* STORED DATA:
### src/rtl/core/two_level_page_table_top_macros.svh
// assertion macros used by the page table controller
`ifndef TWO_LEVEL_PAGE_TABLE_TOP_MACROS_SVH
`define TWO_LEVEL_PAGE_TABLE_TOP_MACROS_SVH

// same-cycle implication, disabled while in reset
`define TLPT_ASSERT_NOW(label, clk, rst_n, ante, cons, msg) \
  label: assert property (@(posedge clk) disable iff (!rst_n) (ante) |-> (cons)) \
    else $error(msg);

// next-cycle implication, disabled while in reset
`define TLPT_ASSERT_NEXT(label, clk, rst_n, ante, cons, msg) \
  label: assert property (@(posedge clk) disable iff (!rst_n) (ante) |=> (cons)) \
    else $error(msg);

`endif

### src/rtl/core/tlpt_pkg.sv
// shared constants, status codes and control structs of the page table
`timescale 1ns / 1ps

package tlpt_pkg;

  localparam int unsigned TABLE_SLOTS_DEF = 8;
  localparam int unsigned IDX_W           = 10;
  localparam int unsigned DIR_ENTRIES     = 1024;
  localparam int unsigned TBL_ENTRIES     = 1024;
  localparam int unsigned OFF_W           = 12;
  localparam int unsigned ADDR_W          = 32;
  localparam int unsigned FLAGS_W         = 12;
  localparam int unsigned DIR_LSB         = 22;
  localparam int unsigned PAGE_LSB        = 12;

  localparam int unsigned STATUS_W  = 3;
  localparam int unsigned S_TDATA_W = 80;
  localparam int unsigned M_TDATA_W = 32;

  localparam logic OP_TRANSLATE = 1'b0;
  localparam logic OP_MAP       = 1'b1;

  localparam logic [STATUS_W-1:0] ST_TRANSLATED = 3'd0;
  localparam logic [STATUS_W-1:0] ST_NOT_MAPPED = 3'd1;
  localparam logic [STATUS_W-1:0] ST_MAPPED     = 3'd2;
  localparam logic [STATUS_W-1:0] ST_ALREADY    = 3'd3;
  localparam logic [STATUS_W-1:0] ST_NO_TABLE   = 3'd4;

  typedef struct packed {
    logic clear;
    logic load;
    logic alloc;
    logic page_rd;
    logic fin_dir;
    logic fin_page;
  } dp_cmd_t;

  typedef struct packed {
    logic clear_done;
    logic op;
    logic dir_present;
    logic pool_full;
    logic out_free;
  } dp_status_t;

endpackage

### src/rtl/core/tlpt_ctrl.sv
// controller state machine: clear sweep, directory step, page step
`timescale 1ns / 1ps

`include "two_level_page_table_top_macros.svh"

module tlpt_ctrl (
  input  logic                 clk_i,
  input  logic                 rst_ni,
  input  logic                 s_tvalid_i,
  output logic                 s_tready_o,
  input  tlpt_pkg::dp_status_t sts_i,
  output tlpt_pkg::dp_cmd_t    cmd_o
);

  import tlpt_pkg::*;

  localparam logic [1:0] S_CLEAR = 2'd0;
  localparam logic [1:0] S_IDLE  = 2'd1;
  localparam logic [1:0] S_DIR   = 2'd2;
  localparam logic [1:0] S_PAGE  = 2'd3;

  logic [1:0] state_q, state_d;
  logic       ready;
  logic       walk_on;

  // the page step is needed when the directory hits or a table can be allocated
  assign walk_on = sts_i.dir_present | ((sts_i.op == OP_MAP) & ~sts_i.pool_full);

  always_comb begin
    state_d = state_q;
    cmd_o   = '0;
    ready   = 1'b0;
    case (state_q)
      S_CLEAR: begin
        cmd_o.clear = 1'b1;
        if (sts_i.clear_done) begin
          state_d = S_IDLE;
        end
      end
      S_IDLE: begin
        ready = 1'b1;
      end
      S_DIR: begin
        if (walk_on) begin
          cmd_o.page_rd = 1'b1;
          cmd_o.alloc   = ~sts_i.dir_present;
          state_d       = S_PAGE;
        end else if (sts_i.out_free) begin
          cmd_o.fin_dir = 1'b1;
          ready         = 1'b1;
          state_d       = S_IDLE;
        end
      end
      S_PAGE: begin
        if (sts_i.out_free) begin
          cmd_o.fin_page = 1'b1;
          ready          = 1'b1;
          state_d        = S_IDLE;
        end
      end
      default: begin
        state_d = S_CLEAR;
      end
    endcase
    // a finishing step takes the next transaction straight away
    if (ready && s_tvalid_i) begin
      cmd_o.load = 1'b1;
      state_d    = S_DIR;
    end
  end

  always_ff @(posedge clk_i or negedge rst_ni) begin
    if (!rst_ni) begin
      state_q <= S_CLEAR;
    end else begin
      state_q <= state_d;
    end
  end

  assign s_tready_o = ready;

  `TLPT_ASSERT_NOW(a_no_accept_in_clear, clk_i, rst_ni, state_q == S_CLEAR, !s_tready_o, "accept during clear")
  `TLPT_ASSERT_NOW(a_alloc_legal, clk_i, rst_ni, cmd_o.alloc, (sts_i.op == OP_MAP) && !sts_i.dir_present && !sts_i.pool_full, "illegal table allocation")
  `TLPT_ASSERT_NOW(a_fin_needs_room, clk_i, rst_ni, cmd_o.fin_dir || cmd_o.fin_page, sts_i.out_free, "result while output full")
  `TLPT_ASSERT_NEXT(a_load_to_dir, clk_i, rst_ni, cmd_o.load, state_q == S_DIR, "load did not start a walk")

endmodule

* * *

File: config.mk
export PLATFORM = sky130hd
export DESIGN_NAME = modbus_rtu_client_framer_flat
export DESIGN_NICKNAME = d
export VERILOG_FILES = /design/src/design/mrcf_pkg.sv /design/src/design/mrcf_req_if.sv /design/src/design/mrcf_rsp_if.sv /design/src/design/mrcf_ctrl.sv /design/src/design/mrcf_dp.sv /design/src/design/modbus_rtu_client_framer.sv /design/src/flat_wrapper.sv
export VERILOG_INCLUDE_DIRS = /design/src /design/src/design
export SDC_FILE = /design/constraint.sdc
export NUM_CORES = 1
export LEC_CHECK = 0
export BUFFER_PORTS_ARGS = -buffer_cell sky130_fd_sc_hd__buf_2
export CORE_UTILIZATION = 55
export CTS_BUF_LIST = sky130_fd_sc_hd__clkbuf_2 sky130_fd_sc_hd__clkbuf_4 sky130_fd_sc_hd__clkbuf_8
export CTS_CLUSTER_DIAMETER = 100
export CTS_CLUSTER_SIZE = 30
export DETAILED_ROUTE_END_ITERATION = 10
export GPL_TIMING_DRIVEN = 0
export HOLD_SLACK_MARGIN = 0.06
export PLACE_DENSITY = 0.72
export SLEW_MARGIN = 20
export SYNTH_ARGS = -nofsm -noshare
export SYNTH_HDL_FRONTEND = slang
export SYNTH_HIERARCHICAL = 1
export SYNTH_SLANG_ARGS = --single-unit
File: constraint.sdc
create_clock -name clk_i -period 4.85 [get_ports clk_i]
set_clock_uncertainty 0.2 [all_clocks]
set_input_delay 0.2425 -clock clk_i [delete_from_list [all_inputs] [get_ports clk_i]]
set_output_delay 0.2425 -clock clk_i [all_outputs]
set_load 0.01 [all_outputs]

* EXERCISE DESCRIPTION: Going back to the entries above, set down exactly the lines that begin at the one with "localparam int unsigned M_TDATA_W = 32;" and end at the one with "localparam logic [STATUS_W-1:0] ST_NOT_MAPPED", both included, and nothing else.

* THE ANSWER:
  localparam int unsigned M_TDATA_W = 32;

  localparam logic OP_TRANSLATE = 1'b0;
  localparam logic OP_MAP       = 1'b1;

  localparam logic [STATUS_W-1:0] ST_TRANSLATED = 3'd0;
  localparam logic [STATUS_W-1:0] ST_NOT_MAPPED = 3'd1;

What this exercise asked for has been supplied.